(RECORDS begins)

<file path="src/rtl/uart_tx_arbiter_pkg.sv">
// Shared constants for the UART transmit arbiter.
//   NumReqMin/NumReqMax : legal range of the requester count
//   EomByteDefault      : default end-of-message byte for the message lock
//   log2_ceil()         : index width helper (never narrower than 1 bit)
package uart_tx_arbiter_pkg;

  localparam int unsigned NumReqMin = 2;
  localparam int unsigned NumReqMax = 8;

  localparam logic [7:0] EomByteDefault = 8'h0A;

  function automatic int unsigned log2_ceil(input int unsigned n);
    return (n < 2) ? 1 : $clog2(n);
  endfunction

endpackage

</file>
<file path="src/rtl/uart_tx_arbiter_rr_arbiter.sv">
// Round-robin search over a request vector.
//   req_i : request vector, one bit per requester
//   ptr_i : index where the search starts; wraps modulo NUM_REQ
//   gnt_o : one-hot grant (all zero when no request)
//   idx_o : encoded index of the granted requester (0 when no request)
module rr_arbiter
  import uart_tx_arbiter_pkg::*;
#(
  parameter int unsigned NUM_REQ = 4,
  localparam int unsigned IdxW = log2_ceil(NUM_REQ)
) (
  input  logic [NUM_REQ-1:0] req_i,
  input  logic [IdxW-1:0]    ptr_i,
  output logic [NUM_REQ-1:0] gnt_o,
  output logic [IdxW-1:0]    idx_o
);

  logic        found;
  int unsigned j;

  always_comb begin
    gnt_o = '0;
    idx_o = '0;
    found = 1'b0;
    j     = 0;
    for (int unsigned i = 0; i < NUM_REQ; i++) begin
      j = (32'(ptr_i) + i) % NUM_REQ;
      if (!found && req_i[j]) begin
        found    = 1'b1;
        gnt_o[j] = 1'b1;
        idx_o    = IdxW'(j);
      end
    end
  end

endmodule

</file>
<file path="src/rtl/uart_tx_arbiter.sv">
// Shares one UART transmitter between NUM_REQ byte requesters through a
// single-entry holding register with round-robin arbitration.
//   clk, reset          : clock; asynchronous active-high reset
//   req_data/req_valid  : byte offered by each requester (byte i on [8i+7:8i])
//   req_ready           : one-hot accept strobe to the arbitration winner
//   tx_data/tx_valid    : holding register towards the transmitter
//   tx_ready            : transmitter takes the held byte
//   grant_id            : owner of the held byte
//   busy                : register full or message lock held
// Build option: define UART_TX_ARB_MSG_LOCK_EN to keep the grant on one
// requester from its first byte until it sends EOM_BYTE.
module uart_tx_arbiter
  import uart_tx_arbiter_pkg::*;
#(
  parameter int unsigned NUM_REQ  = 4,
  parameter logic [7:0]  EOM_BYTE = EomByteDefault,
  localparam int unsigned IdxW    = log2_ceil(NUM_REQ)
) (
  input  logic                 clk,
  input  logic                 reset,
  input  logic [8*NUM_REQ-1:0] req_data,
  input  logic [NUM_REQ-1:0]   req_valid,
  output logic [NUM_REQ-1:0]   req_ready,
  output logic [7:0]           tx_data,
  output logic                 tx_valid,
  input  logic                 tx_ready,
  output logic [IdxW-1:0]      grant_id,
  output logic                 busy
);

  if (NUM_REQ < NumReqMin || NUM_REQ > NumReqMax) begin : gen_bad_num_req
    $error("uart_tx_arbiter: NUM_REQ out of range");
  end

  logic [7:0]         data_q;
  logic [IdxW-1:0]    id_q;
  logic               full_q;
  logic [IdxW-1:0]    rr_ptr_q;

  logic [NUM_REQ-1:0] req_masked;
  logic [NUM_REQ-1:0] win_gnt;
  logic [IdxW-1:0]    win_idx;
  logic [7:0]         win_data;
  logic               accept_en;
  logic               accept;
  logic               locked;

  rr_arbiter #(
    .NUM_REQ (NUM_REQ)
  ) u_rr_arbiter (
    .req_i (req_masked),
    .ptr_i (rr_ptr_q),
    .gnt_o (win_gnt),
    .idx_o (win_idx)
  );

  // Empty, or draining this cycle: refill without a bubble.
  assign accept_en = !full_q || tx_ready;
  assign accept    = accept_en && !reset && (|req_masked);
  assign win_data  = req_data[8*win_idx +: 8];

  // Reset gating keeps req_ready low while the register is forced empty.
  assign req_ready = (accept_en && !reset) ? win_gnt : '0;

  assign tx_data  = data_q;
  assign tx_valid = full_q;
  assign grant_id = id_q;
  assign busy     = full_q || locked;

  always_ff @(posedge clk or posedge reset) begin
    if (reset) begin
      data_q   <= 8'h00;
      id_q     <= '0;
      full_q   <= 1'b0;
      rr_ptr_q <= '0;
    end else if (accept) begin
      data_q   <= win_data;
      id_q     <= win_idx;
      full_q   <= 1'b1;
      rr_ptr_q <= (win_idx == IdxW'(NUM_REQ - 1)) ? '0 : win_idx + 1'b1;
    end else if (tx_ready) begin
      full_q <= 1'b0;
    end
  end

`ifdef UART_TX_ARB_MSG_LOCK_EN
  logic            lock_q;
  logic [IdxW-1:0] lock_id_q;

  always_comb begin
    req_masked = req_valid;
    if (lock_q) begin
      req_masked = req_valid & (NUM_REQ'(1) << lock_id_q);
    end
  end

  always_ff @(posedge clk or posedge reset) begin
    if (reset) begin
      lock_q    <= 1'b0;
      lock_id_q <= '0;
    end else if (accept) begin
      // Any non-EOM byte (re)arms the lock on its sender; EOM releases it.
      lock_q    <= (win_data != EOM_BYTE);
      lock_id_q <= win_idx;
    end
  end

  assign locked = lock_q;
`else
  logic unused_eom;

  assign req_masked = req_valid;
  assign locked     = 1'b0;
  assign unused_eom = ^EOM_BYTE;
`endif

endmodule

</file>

(RECORDS ends)

* WHAT IS NEEDED
Counting only lines that contain the word "holding", give the number found in the data, and nothing else.

* SOLVED PROBLEM
2